### config.mk
export PLATFORM = sky130hd
export DESIGN_NAME = sram_march_bist
export DESIGN_NICKNAME = d
export VERILOG_FILES = /design/src/rtl/sram_bist_pkg.sv /design/src/rtl/sram_bist_addr_gen.sv /design/src/rtl/sram_march_bist.sv
export SDC_FILE = /design/constraint.sdc
export NUM_CORES = 1
export LEC_CHECK = 0
export BUFFER_PORTS_ARGS = -buffer_cell sky130_fd_sc_hd__buf_2
export CORE_UTILIZATION = 39
export CTS_CLUSTER_SIZE = 14
export DETAILED_ROUTE_END_ITERATION = 7
export HOLD_SLACK_MARGIN = 0.12
export PLACE_DENSITY = 0.71
export SYNTH_ARGS = -nofsm -noshare
export SYNTH_HDL_FRONTEND = slang
export SYNTH_SLANG_ARGS = --single-unit
### constraint.sdc
create_clock -name clk -period 2.3 [get_ports clk]
set_input_delay 0.115 -clock clk [delete_from_list [all_inputs] [get_ports clk]]
set_output_delay 0.115 -clock clk [all_outputs]
set_load 0.03 [all_outputs]
### src/rtl/sram_bist_pkg.sv
// Shared types and March C- element tables for the SRAM BIST engine.
package sram_bist_pkg;

    typedef enum logic [1:0] {
        ST_IDLE  = 2'd0,
        ST_RUN   = 2'd1,
        ST_DRAIN = 2'd2,
        ST_DONE  = 2'd3
    } state_t;

    localparam int         NUM_ELEM  = 6;
    localparam logic [2:0] LAST_ELEM = 3'(NUM_ELEM - 1);

    // One March element: direction, one or two ops, op0 may be a read,
    // op1 (when present) is always a write. *_one selects all-ones data.
    typedef struct packed {
        logic down;
        logic two_ops;
        logic op0_rd;
        logic op0_one;
        logic op1_one;
    } elem_t;

    // March C-: E0 up(w0) E1 up(r0,w1) E2 up(r1,w0) E3 dn(r0,w1) E4 dn(r1,w0) E5 up(r0)
    function automatic elem_t elem_info(input logic [2:0] e);
        elem_t r;
        case (e)
            3'd0:    r = '{down: 1'b0, two_ops: 1'b0, op0_rd: 1'b0, op0_one: 1'b0, op1_one: 1'b0};
            3'd1:    r = '{down: 1'b0, two_ops: 1'b1, op0_rd: 1'b1, op0_one: 1'b0, op1_one: 1'b1};
            3'd2:    r = '{down: 1'b0, two_ops: 1'b1, op0_rd: 1'b1, op0_one: 1'b1, op1_one: 1'b0};
            3'd3:    r = '{down: 1'b1, two_ops: 1'b1, op0_rd: 1'b1, op0_one: 1'b0, op1_one: 1'b1};
            3'd4:    r = '{down: 1'b1, two_ops: 1'b1, op0_rd: 1'b1, op0_one: 1'b1, op1_one: 1'b0};
            3'd5:    r = '{down: 1'b0, two_ops: 1'b0, op0_rd: 1'b1, op0_one: 1'b0, op1_one: 1'b0};
            default: r = '{down: 1'b0, two_ops: 1'b0, op0_rd: 1'b0, op0_one: 1'b0, op1_one: 1'b0};
        endcase
        return r;
    endfunction

endpackage

### src/rtl/sram_bist_addr_gen.sv
// Up/down address counter with start-address load and last-address flag.
module sram_bist_addr_gen #(
    parameter int ADDR_W = 8
) (
    input  logic              clk,
    input  logic              rst,
    input  logic              load,
    input  logic              load_down,
    input  logic              step,
    input  logic              down,
    output logic [ADDR_W-1:0] addr,
    output logic              last
);
    localparam logic [ADDR_W-1:0] ONE = ADDR_W'(1);

    // Load selects 0 or N-1 by direction; step moves one word the current way.
    always_ff @(posedge clk) begin
        if (rst)
            addr <= '0;
        else if (load)
            addr <= load_down ? '1 : '0;
        else if (step)
            addr <= down ? addr - ONE : addr + ONE;
    end

    assign last = down ? (addr == '0) : (addr == '1);

endmodule

### src/rtl/sram_march_bist.sv
// March C- BIST engine driving the BIST port of a 1P SRAM macro.
module sram_march_bist
    import sram_bist_pkg::*;
#(
    parameter int ADDR_W = 8,
    parameter int DATA_W = 8,
    parameter int CNT_W  = 16
) (
    input  logic              clk,
    input  logic              rst,
    input  logic              start,
    output logic              busy,
    output logic              done,
    output logic              pass,
    output logic [CNT_W-1:0]  fail_cnt,
    output logic [ADDR_W-1:0] fail_addr,
    output logic [DATA_W-1:0] fail_bits,
    output logic              bist_en,
    output logic              bist_men,
    output logic              bist_wen,
    output logic              bist_ren,
    output logic [ADDR_W-1:0] bist_addr,
    output logic [DATA_W-1:0] bist_din,
    output logic [DATA_W-1:0] bist_bm,
    input  logic [DATA_W-1:0] sram_dout
);
    localparam logic [CNT_W-1:0] CNT_ONE = CNT_W'(1);

    state_t            state, state_nxt;
    logic [2:0]        elem;
    logic              op;
    elem_t             info, info_nxt;
    logic              op_last, cur_rd, cur_one, run, start_run;
    logic              ag_load, ag_load_down, ag_step, ag_last;
    logic [ADDR_W-1:0] ag_addr;
    logic              rd_pend;
    logic [DATA_W-1:0] exp_data;
    logic [ADDR_W-1:0] rd_addr;

    assign info      = elem_info(elem);
    assign info_nxt  = elem_info(elem + 3'd1);
    assign op_last   = op || !info.two_ops;
    assign cur_rd    = !op && info.op0_rd;
    assign cur_one   = op ? info.op1_one : info.op0_one;
    assign run       = (state == ST_RUN);
    assign start_run = start && (state == ST_IDLE || state == ST_DONE);
    assign bist_bm   = '1;

    sram_bist_addr_gen #(.ADDR_W(ADDR_W)) u_addr_gen (
        .clk       (clk),
        .rst       (rst),
        .load      (ag_load),
        .load_down (ag_load_down),
        .step      (ag_step),
        .down      (info.down),
        .addr      (ag_addr),
        .last      (ag_last)
    );

    // State register.
    always_ff @(posedge clk) begin
        if (rst) state <= ST_IDLE;
        else     state <= state_nxt;
    end

    // Next state, address-generator control and BIST port drive.
    always_comb begin
        state_nxt    = state;
        ag_load      = 1'b0;
        ag_load_down = 1'b0;
        ag_step      = 1'b0;
        busy         = 1'b0;
        done         = 1'b0;
        bist_en      = 1'b0;
        bist_men     = 1'b0;
        bist_wen     = 1'b0;
        bist_ren     = 1'b0;
        bist_addr    = '0;
        bist_din     = '0;
        case (state)
            ST_IDLE, ST_DONE: begin
                done = (state == ST_DONE);
                if (start) begin
                    state_nxt = ST_RUN;
                    ag_load   = 1'b1;
                end
            end
            ST_RUN: begin
                busy      = 1'b1;
                bist_en   = 1'b1;
                bist_men  = 1'b1;
                bist_wen  = !cur_rd;
                bist_ren  = cur_rd;
                bist_addr = ag_addr;
                bist_din  = {DATA_W{cur_one}};
                if (op_last) begin
                    if (!ag_last) begin
                        ag_step = 1'b1;
                    end else if (elem == LAST_ELEM) begin
                        state_nxt = ST_DRAIN;
                    end else begin
                        // Next element starts on the following cycle, no bubble.
                        ag_load      = 1'b1;
                        ag_load_down = info_nxt.down;
                    end
                end
            end
            ST_DRAIN: begin
                busy      = 1'b1;
                bist_en   = 1'b1;
                state_nxt = ST_DONE;
            end
            default: state_nxt = ST_IDLE;
        endcase
    end

    // Only a clean run reports pass; output stays low outside DONE.
    always_comb begin
        pass = (state == ST_DONE) && (fail_cnt == '0);
    end

    // Element/op sequencing, read-compare pipeline and failure log.
    always_ff @(posedge clk) begin
        if (rst) begin
            elem      <= '0;
            op        <= 1'b0;
            rd_pend   <= 1'b0;
            exp_data  <= '0;
            rd_addr   <= '0;
            fail_cnt  <= '0;
            fail_addr <= '0;
            fail_bits <= '0;
        end else begin
            // Macro returns read data one cycle later; remember what to expect.
            rd_pend  <= run && cur_rd;
            exp_data <= {DATA_W{cur_one}};
            rd_addr  <= ag_addr;
            if (start_run) begin
                elem      <= '0;
                op        <= 1'b0;
                fail_cnt  <= '0;
                fail_addr <= '0;
                fail_bits <= '0;
            end else begin
                if (rd_pend && (sram_dout != exp_data)) begin
                    if (fail_cnt == '0) begin
                        fail_addr <= rd_addr;
                        fail_bits <= sram_dout ^ exp_data;
                    end
                    if (fail_cnt != '1)
                        fail_cnt <= fail_cnt + CNT_ONE;
                end
                if (run) begin
                    if (!op_last) begin
                        op <= 1'b1;
                    end else begin
                        op <= 1'b0;
                        if (ag_last && elem != LAST_ELEM)
                            elem <= elem + 3'd1;
                    end
                end
            end
        end
    end

endmodule

==> summary.md, run 1 <==
| Metric | Value |
|---|---|
| TritonCTS clock tree | `yes` |
| Mapped Cells | `399` |
| Hold Path Depth | `3` |
| DRC | `0` |
| GRT overflow | `0` |
| GRT Util Overall | `19.0%` |
| Reg-to-reg startpoint | `elem[1]` |
| Share of cells above drive strength 1 | `between 30% and 40%` |
| Layout area overhead | `29.9%` |
| Max IR drop VDD | `0.342 mV` |
| Clk_lat worst skew | `0.31 ns` |
| Starting Density | `about two fifths` |
| Drt via density | `5.32` |
| CP Capture Type | `flop` |
| Setup Viol. Count Final | `0` |
| Clock Tree Buf Depth | `2` |
| Core outline area | `just over 8000 sq um` |
| # nets final | `between 500 and 600` |
| Mean Syn Cell Area | `8.31 sq um` |
| Cell area after synthesis | `3310 sq um` |
| DR iter-0 viols | `180` |
| Number of flops mapped to enable cells by yosys | `0` |
| RSZ-0062 raised after global routing | `true` |
| Cell leakage power | `0.00178 uW` |
| Die width | `between 90 and 100 um` |
| Final hold violations | `0` |
| Post-detail-place hpwl | `6.11 mm` |
| Final min period | `2.27 ns` |
| Worst-path maximum fanout | `6` |
| Slowest CP cell | `dfxtp_4` |
| Outcome | `complete, no violations` |
| Post-synth top area cell | `dfxtp_1` |
| Final Core Density | `52.4%` |
| RR Endpoint | `u_addr_gen.addr[5]` |
| IO Count | `74` |
| Detail Route Antenna Nets | `0` |
| Ys async rst share | `0%` |
| Via count | `around 3.2k` |
| Final Max Slew Viols | `0` |
| CP Cell Sequence | `inv_2 -> ha_4 -> mux2_4 -> mux2i_1 -> a31oi_1 -> mux2_4 -> or3_4 -> a311oi_2` |
| CP required | `about 2.5 ns` |
| Reg2reg path depth | `8` |
| Gpl congestion | `0.910` |
| Final period util | `a little over nine tenths` |
| Routed WL per cell | `14.5 um` |
| CTS clk-pin slew, worst paths | `0.10 ns` |
| FF-to-FF setup slack | `0.03 ns` |
| Slew Limit Headroom | `65.7%` |
| Min-delay worst type | `in2reg` |
| Power per cell area | `around 800 nW/um^2` |
| First-pass GRT wire length | `roughly 14 mm` |
| Most common cell in the netlist | `nor2_1` |
| 1st-pass router iterations | `5` |
| Synth cell types | `53` |
| Most common cell on crit path | `mux2_4` |
| Kind of critical path | `reg2reg` |
| Design Area, Final | `roughly 4300 sq um` |
| Initial antenna violation count | `0` |
| Crit path largest cell delay | `between 0.3 and 0.4 ns` |
| Antenna Cells | `0` |
| Vias in the first global route | `between 2k and 3k` |
| Full die area | `8870 sq um` |
| Startpoint type of the worst setup path | `flop` |
| Fmax | `440 MHz` |
| WL final | `8.65 mm` |
| Cell area after placement | `3890 sq um` |
| Port bufs | `65` |
| Hold wc startpoint | `sram_dout[7]` |
| Synth warnings | `0` |
| Hold Path Sink | `fail_bits[7]` |
| Share of the synthesized area in the top cell type | `33.8%` |
| Total CTS buffers | `5` |
| Clock skew | `0.00768 ns` |
| Arr. time, crit path | `2.49 ns` |
| Root buffer cell | `clkbuf_8` |
| Max-cap viol count | `0` |
| Synth cell count leaders | `60 x nor2_1, 56 x dfxtp_1, 27 x xnor2_1, 19 x nand2_1, 17 x inv_1` |
| Row cnt | `33` |
| Clock sinks | `56` |
| Ys flop type | `dfxtp_1` |
| Worst Tran Pin Value | `0.511 ns` |
| Largest net degree at the start of global routing | `30` |
| Sequential share of the synthesized area | `around 34%` |
| Chip height | `94.2 um` |
| Register bit count reported by yosys | `56` |
| Synth top area cells | `dfxtp_1 34%, xnor2_1 7.1%, nor2_1 6.8%` |
| H-tree Lvls | `2` |
power by group:
group          switching (uW)  total [uW]  internal [uW]
clock                     318         535            217
sequential               80.6        1150           1070
combinational            1080        1740            664
total                    1480        3430           1950
state kept, by name, indices dropped and copies added (netlist names):
| signal | flops |
|---|---|
| exp_data | 1 |
| rd_addr | 8 |
| fail_bits | 8 |
| fail_addr | 8 |
| fail_cnt | 16 |
| op | 1 |
| state | 2 |
| elem | 3 |
| rd_pend | 1 |
| u_addr_gen.addr | 8 |
cells in the final DEF, fill, tap and decap left out, types with 5 or more instances in the layout:
cell      instances
dfxtp_1          53
inv_1            15
buf_2            57
nand2_1          19
nor4_1           13
ha_1             11
mux2i_1          14
o21ai_0          12
o21ai_1           5
a21oi_1          11
clkbuf_8          5
xnor2_1          27
a211oi_1          8
conb_1            8
nand3_1           7
nand4_1           6
nor2_1           57
nor3_1           12
buf_6             8
buf_4            46
and2_1            7
layer usage:
metal / wire length (um) / up-vias / global-route usage [%]
li1: - / 1565 / -
met1: 3720 / 1498 / 23.4
met2: 4380 / 107 / 33.6
met3: 411 / 14 / 2.91
met4: 145 / 0 / 6.03
met5: 0 / - / 0
worst max path at each step:
stage | startpoint | end | slack, ns | cells past startpoint
5_1_grt | elem[1] | u_addr_gen.addr[5] | -0.08 | 8
3_3_place_gp | elem[0] | u_addr_gen.addr[7] | -0.002 | 8
4_1_cts | elem[1] | u_addr_gen.addr[5] | 0.003 | 7
3_5_place_dp | elem[0] | u_addr_gen.addr[7] | -0.11 | 8
6_report | elem[1] | u_addr_gen.addr[5] | 0.03 | 8
2_1_floorplan | elem[0] | u_addr_gen.addr[6] | -0.04 | 11
cell type report:
type | instances | area, sq um
Fill cell | 759 | 3910
Clock inverter | 3 | 21.3
Multi-Input combinational cell | 298 | 2130
Tap cell | 105 | 131
Sequential cell | 56 | 1130
Timing Repair Buffer | 114 | 761
Clock buffer | 5 | 68.8
Inverter | 17 | 63.8
metrics by stage:
| stage | hold slack, ns | cells | setup WS [ns] | TNS (ns) | power [uW] |
|---|---|---|---|---|---|
| global route | 0.135 | 598 | -0.0791 | -0.180 | 3640 |
| global placement | 0.441 | 579 | -0.00189 | -0.00189 | 2660 |
| floorplan | 0.319 | 406 | -0.0443 | -0.0443 | 2260 |
| CTS | 0.120 | 593 | 0.00336 | 0 | 3250 |
| finish | 0.129 | 598 | 0.0269 | 0 | 3430 |
| detailed placement | 0.448 | 579 | -0.112 | -0.380 | 2690 |
cell families (layout without fill, tap and decap cells):
| logic type | after synthesis | after routing | synth area share (%) |
|---|---|---|---|
| other | 1 | 8 | 0.113 |
| multiplexers | 20 | 20 | 6.30 |
| buffers and inverters | 52 | 139 | 8.12 |
| XOR/XNOR | 27 | 27 | 7.13 |
| AO/OA/AOI/OAI | 69 | 69 | 14.2 |
| adder cells (fa/ha/maj) | 15 | 15 | 5.66 |
| AND/OR/NAND/NOR | 159 | 159 | 24.7 |
| flip-flops | 56 | 56 | 33.8 |
what timing repair did:
item                                    CTS  global route
pin swaps                                 3            11
hold endpoints to repair                  2             0
setup buffers                             4             5
resized for setup                        10            54
endpoints found under the setup margin    9            19
hold buffers                              2             0
worst max-delay path: cells and delay by family (launching register included):
| family | cells | cell delay, ns |
|---|---|---|
| compound gates | 2 | 0.48 |
| fa+ha+maj | 1 | 0.16 |
| buf+inv | 1 | 0.06 |
| flops | 1 | 0.39 |
| mux | 3 | 0.77 |
| simple gates | 1 | 0.33 |
(Power assumes the default switching activity.)
==> run 2, diff against run 1 <==
--- a/config.mk
+++ b/config.mk
@@ -9,6 +9,7 @@
 export CORE_UTILIZATION = 39
 export CTS_CLUSTER_SIZE = 14
 export DETAILED_ROUTE_END_ITERATION = 7
+export GPL_TIMING_DRIVEN = 0
 export HOLD_SLACK_MARGIN = 0.12
 export PLACE_DENSITY = 0.71
 export SYNTH_ARGS = -nofsm -noshare
==> run 2 against run 1 <==
  * Register-to-register slack worse by 0.06 ns
  * Clock power up 21%
  * Largest power group unchanged
  * Combinational power about the same
  * Non-clock buffer count up 10
  * Wire length up 9.9%
  * Setup slack worse by 0.087 ns
  * Fmax down 3.7%
  * Sequential share of layout area down 1.1 points
  * Sequential power about the same
  * The flow now finishes with violations (setup timing)
  * Utilization up 2.3 points
  * Total power up 4.3%
==> summary.md, run 2 (same netlist as run 1, synthesis figures left out) <==
| Metric | Value |
|---|---|
| Worst-path maximum fanout | `8 (+2)` |
| GRT overflow | `0 (unchanged)` |
| Clock skew | `0.00451 ns (-0.00316 ns)` |
| Initial antenna violation count | `0 (unchanged)` |
| Max-cap viol count | `0 (unchanged)` |
| Metal2 WL | `4.85 mm (+11%)` |
| WHS | `0.138 ns (+0.00877 ns)` |
| Final period util | `103% (+3.8 points)` |
| Cell area after placement | `3800 sq um (-2.2%)` |
| CP required | `2.18 ns (-0.34 ns)` |
| Final min period | `2.36 ns (+0.0874 ns)` |
| Clk_lat worst skew | `0.31 ns (about the same)` |
| Gpl congestion | `0.898 (-1.3%)` |
| Setup Viol. Count Final | `11 (+11)` |
| Core outline area | `8220 sq um (unchanged)` |
| DRC | `0 (unchanged)` |
| # nets final | `528 (+1.9%)` |
| Max IR drop VDD | `0.264 mV (-23%)` |
| Slew Limit Headroom | `49.7% (-16 points)` |
| Clock Tree Buf Depth | `2 (unchanged)` |
| First-pass GRT wire length | `14.6 mm (+7.4%)` |
| DR iter-0 viols | `288 (+60%)` |
| Final Max Slew Viols | `0 (unchanged)` |
| Startpoint type of the worst setup path | `flop` |
| Area of the multi-input gates | `2240 sq um (+5.3%)` |
| Violated checks | `setup timing` |
| Total power | `3570 uW (+4.3%)` |
| Root buffer cell | `clkbuf_8` |
| Largest register FFs | `16 (unchanged)` |
| IO Count | `74 (unchanged)` |
| Largest net degree at the start of global routing | `17 (-43%)` |
| Design Area, Final | `4500 sq um (+4.4%)` |
| Full die area | `8870 sq um (unchanged)` |
| H-tree Lvls | `2 (unchanged)` |
| Clock sinks | `56 (unchanged)` |
| Die width | `94.2 um (unchanged)` |
| Row cnt | `33 (unchanged)` |
| WL final | `9.51 mm (+9.9%)` |
| Most common cell on crit path | `buf_4` |
| Share of cells above drive strength 1 | `34.8% (+1.3 points)` |
| Chip height | `94.2 um (unchanged)` |
| Worst Tran Pin Value | `0.745 ns (+0.234 ns)` |
| Outcome | `finished, violations left` |
| Most frequent cells in the layout | `58 x buf_2, 56 x nor2_1, 53 x dfxtp_1, 35 x buf_4, 26 x xnor2_1` |
| Most common cell after layout, fill and taps aside | `buf_2` |
| 1st-pass router iterations | `4 (-1)` |
| WP buf/inv | `4 (+3)` |
| Pre-CTS setup slack | `-0.460 ns (-0.348 ns)` |
| Power per cell area | `795 nW/um^2 (-0.16%)` |
| Routed WL per cell | `15.6 um (+8.1%)` |
| CP Cell Sequence | `buf_4 -> buf_4 -> ha_4 -> nor2b_1 -> o21ai_1 -> a21oi_2 -> a21oi_2 -> nor2_4 -> buf_4 -> buf_4` |
| Filler cell count | `708 (-6.7%)` |
| Vias in the first global route | `3080 (+7.7%)` |
| CTS clk-pin slew, worst paths | `0.10 ns (about the same)` |
| Crit path largest cell delay | `0.37 ns (-0.02 ns)` |
| TritonCTS clock tree | `yes` |
| Detail Route Antenna Nets | `0 (unchanged)` |
| Fmax | `424 MHz (-3.7%)` |
| Starting Density | `40.3% (unchanged)` |
| Post-detail-place hpwl | `6.22 mm (+1.8%)` |
| Via count | `3276 (+2.9%)` |
| Arr. time, crit path | `2.25 ns (-0.24 ns)` |
| RSZ-0062 raised after global routing | `true` |
| Port bufs | `64 (-1.5%)` |
| Slowest CP cell | `dfxtp_4` |
| Min-delay worst type | `in2reg` |
| Highest Signal Layer | `met4` |
| Cell leakage power | `0.00184 uW (+3.5%)` |
| Met3 wire len | `537 um (+31%)` |
| Crit path max-delay family | `buffers and inverters` |
| Total CTS buffers | `5 (unchanged)` |
| CP Capture Type | `output port` |
| Antenna Cells | `0 (unchanged)` |
| Setup WS post-layout | `-0.0605 ns (-0.0874 ns)` |
| M1 WL | `3.97 mm (+6.8%)` |
| Kind of critical path | `reg2out` |
| Most flops, register | `fail_cnt` |
| Layout area overhead | `35.7%` |
| Final hold violations | `0 (unchanged)` |
| Storage element area | `1130 sq um (+0.22%)` |
| Drt via density | `5.39 (+1.2%)` |
| Final Core Density | `54.7% (+2.3 points)` |
| GRT Util Overall | `20.6% (+1.6 points)` |
[run 2: cell types whose count changed in the layout (fill, tap and decap cells not counted), moves of 3 or more]
cell           before  now
ha_2                2    5
buf_6               8   11
o21ai_1             5    2
clkbuf_2            0    4
clkbuf_1            0    8
ha_1               11    7
buf_4              46   35
dlygate4sd3_1       2    5
[run 2: final timing paths]
path                     start            endpoint  slack (ns)  cells past startpoint
setup / recovery       elem[1]         bist_din[1]       -0.06                     10
hold / removal    sram_dout[3]        fail_bits[3]        0.14                      3
setup reg to reg       elem[1]  u_addr_gen.addr[6]       -0.03                     11
hold reg to reg     rd_addr[7]        fail_addr[7]        0.48                      2
[run 2: layout make-up]
class / instances / area share, %
clock buffer: 6 / 1.61
timing repair buffer: 89 / 12.4
multi-input combinational: 298 / 49.9
tap: 105 / 2.92
sequential: 56 / 25.2
clock inverter: 2 / 0.779
inverter: 17 / 1.56
buffer: 35 / 5.68
[run 2: per-stage QoR]
stage	cells	TNS [ns]
2_1_floorplan	406	-0.0443
3_3_place_gp	575	-2.45
3_5_place_dp	575	-3.20
4_1_cts	598	-0.0918
5_1_grt	608	-1.69
6_report	608	-0.255
[run 2: repair_timing]
action | in CTS | in global routing
pin swaps | 6 | 14
hold endpoints to repair | 5 | 0
hold buffers | 5 | 0
setup buffers | 10 | 11
endpoints found under the setup margin | 37 | 41
resized for setup | 45 | 53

————————

The number of lines containing "Fmax" is all that is wanted; tally them in the data.

3